Necip Fazıl’ın biyografisini yazan Atatürk Üniversitesi Edebiyat Fakültesi’nden hocam Prof. Orhan Okay’la yapılmış bir söyleşi, Üstad’ı anlatan yazılar ve resimlerle dergi gerçekten ‘iyi ki alıp saklamışım’ ifadesini fazlasıyla hak eden bir albümdü gözümde.
79. sayfada Suat Ak imzalı bir yazı‘Anadolu’yu kürsüden Fethetti’ başlığı ile sunulmuş okurlarına. Yazarın Üstadın edebiyat ve fikir dünyamızdaki yerini dile getirdiği şu cümleleri vefatının yıldönümünde bir faniyi anarken başka söze hacet bırakmayacak ölçüde yapılabilecek çok değerli bir tespitti benim için.
“Bazı insanlar vardır, buzdağı gibidir; meşguliyetlerinden başlarını kaldırmadan sükût dehlizlerinde kendi başlarına çabalarlar. Eğer entelektüel bir kimlikleri varsa tarihe bir not bırakmak gayreti içinde akıp giden zamanın realitesine daha ziyade odalarının penceresinden şahitlik ederler. Bazı insanlar da volkan gibidir; çok derinlere uzanan hissiyat damarlarından içlerindeki varlık ateşini püskürtmeden yaşayamazlar. Sürekli infilak eder ve her patlamada kendi kıymet ölçüleriyle çevrelerini tesir ve hakimiyet lavları altında bırakırlar. Necip Fazıl Kısakürek ikinci zümrenin en ileri numunelerindendi.”
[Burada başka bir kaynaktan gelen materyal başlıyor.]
### src/rtl/mbyte_add_seq_if.sv
// Bus bundle between mbyte_add_seq and its requester / external 8-bit adder.
// Optional MBYTE_ADD_OVF_EN adds the signed-overflow flag ovf.
interface mbyte_add_seq_if #(
  parameter int NBYTES = 4
);
  logic                  start;
  logic [8*NBYTES-1:0]   a_in;
  logic [8*NBYTES-1:0]   b_in;
  logic                  c_in;
  logic                  busy;
  logic                  done;
  logic [8*NBYTES-1:0]   result;
  logic                  cout;
  logic [7:0]            fa_x;
  logic [7:0]            fa_y;
  logic                  fa_cin;
  logic [7:0]            fa_sum;
  logic                  fa_cout;
`ifdef MBYTE_ADD_OVF_EN
  logic                  ovf;

  modport slave (
    input  start, a_in, b_in, c_in, fa_sum, fa_cout,
    output busy, done, result, cout, fa_x, fa_y, fa_cin, ovf
  );
  modport master (
    output start, a_in, b_in, c_in, fa_sum, fa_cout,
    input  busy, done, result, cout, fa_x, fa_y, fa_cin, ovf
  );
`else
  modport slave (
    input  start, a_in, b_in, c_in, fa_sum, fa_cout,
    output busy, done, result, cout, fa_x, fa_y, fa_cin
  );
  modport master (
    output start, a_in, b_in, c_in, fa_sum, fa_cout,
    input  busy, done, result, cout, fa_x, fa_y, fa_cin
  );
`endif
endinterface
Yıllar su gibi akıp gidiyor. Vefatının 41. yıl dönümünde Üstad’ı rahmetle anarken bu yazımda onun emsalsiz kişiliğini ve zekâsını ele veren birkaç hikâyeciğe yer vermek istiyorum…
Üstad’a sorarlar: “Üstad özel arabanız yok mu?”
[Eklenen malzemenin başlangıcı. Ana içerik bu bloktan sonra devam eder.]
[src/rtl/seg7_decode.sv]
// Nibble to active-high segment pattern; output polarity is the parent's job.
module seg7_decode
  import seg7_pkg::*;
(
  input  logic [3:0]           nib_i,
  output logic [SEG_G:SEG_A]   seg_o
);

  assign seg_o = hex2seg(nib_i);

endmodule

[src/rtl/seg7_scan_ctrl.sv]
// Multiplexed hex display scanner with blank interval, leading-zero
// suppression, digit mask and frame-aligned double-buffered updates.
module seg7_scan_ctrl
  import seg7_pkg::*;
#(
  parameter int NUM_DIGITS      = 4,
  parameter int TICK_DIV        = 65536,
  parameter int BLANK_CYCLES    = 256,
  parameter int SEG_ACTIVE_LOW  = 1,
  parameter int DIG_ACTIVE_HIGH = 1
) (
  input  logic                    clk,
  input  logic                    rst_n,
  input  logic [4*NUM_DIGITS-1:0] data_in,
  input  logic [NUM_DIGITS-1:0]   dp_in,
  input  logic                    load,
  input  logic [NUM_DIGITS-1:0]   dig_en,
  input  logic                    blank_lz,
  output logic [NUM_DIGITS-1:0]   ground,
  output logic [6:0]              display,
  output logic                    dp,
  output logic                    frame_tick,
  output logic                    update_done
);

  localparam int CNT_W = $clog2(TICK_DIV);
  localparam int IDX_W = (NUM_DIGITS > 1) ? $clog2(NUM_DIGITS) : 1;
  localparam logic [CNT_W-1:0] CNT_LAST  = CNT_W'(TICK_DIV - 1);
  localparam logic [CNT_W-1:0] BLANK_END = CNT_W'(BLANK_CYCLES);
  localparam logic [IDX_W-1:0] IDX_LAST  = IDX_W'(NUM_DIGITS - 1);
  localparam logic [NUM_DIGITS-1:0] GND_OFF =
    (DIG_ACTIVE_HIGH != 0) ? {NUM_DIGITS{1'b0}} : {NUM_DIGITS{1'b1}};
  localparam logic [6:0] SEG_OFF = (SEG_ACTIVE_LOW != 0) ? 7'h7F : 7'h00;
  localparam logic       DP_OFF  = (SEG_ACTIVE_LOW != 0);

  logic [CNT_W-1:0]        cnt_q, cnt_d;
  logic [IDX_W-1:0]        idx_q, idx_d;
  logic [4*NUM_DIGITS-1:0] act_data_q, pend_data_q;
  logic [NUM_DIGITS-1:0]   act_dp_q, pend_dp_q;
  logic                    pend_vld_q;
  logic [NUM_DIGITS-1:0]   ground_q, ground_d;
  logic [6:0]              display_q, display_d;
  logic                    dp_q, dp_d;
  logic                    frame_tick_q, update_done_q;

  logic                  slot_end, wrap, state, lit;
  logic [NUM_DIGITS-1:0] lz_sup, gnd_hot;
  logic [3:0]            cur_nib;
  logic [6:0]            seg_raw;

  assign slot_end = (cnt_q == CNT_LAST);
  assign wrap     = slot_end && (idx_q == IDX_LAST);
  assign cnt_d    = slot_end ? '0 : cnt_q + 1'b1;
  assign idx_d    = !slot_end ? idx_q : (idx_q == IDX_LAST) ? '0 : idx_q + 1'b1;
  assign state    = (cnt_q < BLANK_END) ? ST_BLANK : ST_DRIVE;

  // A digit is a leading zero when it and every more-significant nibble are zero.
  for (genvar g = 0; g < NUM_DIGITS; g++) begin : g_lz
    if (g == 0) begin : g_lsd
      assign lz_sup[g] = 1'b0;
    end else begin : g_upper
      assign lz_sup[g] = blank_lz && (act_data_q[4*NUM_DIGITS-1:4*g] == '0);
    end
  end

  assign cur_nib = act_data_q[{idx_q, 2'b00} +: 4];
  assign lit     = (state == ST_DRIVE) && dig_en[idx_q] && !lz_sup[idx_q];

  seg7_decode u_dec (
    .nib_i (cur_nib),
    .seg_o (seg_raw)
  );

  always_comb begin
    gnd_hot        = '0;
    gnd_hot[idx_q] = lit;
    ground_d       = gnd_hot ^ GND_OFF;
    display_d      = (lit ? seg_raw : 7'h00) ^ SEG_OFF;
    dp_d           = (lit & act_dp_q[idx_q]) ^ DP_OFF;
  end

  always_ff @(posedge clk or negedge rst_n) begin
    if (!rst_n) begin
      cnt_q         <= '0;
      idx_q         <= '0;
      act_data_q    <= '0;
      act_dp_q      <= '0;
      pend_data_q   <= '0;
      pend_dp_q     <= '0;
      pend_vld_q    <= 1'b0;
      ground_q      <= GND_OFF;
      display_q     <= SEG_OFF;
      dp_q          <= DP_OFF;
      frame_tick_q  <= 1'b0;
      update_done_q <= 1'b0;
    end else begin
      cnt_q         <= cnt_d;
      idx_q         <= idx_d;
      ground_q      <= ground_d;
      display_q     <= display_d;
      dp_q          <= dp_d;
      frame_tick_q  <= wrap;
      update_done_q <= wrap && pend_vld_q;
      // The commit reads the old pending copy, so a load landing on the wrap
      // cycle simply becomes the next frame's pending data.
      if (wrap && pend_vld_q) begin
        act_data_q <= pend_data_q;
        act_dp_q   <= pend_dp_q;
      end
      if (load) begin
        pend_data_q <= data_in;
        pend_dp_q   <= dp_in;
        pend_vld_q  <= 1'b1;
      end else if (wrap) begin
        pend_vld_q  <= 1'b0;
      end
    end
  end

  assign ground      = ground_q;
  assign display     = display_q;
  assign dp          = dp_q;
  assign frame_tick  = frame_tick_q;
  assign update_done = update_done_q;

endmodule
Keskin zekâ küpünün verdiği cevap hikmet doludur:
“Ona en son bineceğiz.”
Necip Fazıl bir gün vapurla Karaköy’e geçerken yanına biri yaklaşır:
“Üstad, peygamberlere ne gerek var, herkes yolunu kendi bulamaz mı? Diye bir soru sorar. Şair okuduğu kitaptan kafasını kaldırmadan:
“Ne diye vapura bindin, yüzerek geçsene karşıya” cevabını verir.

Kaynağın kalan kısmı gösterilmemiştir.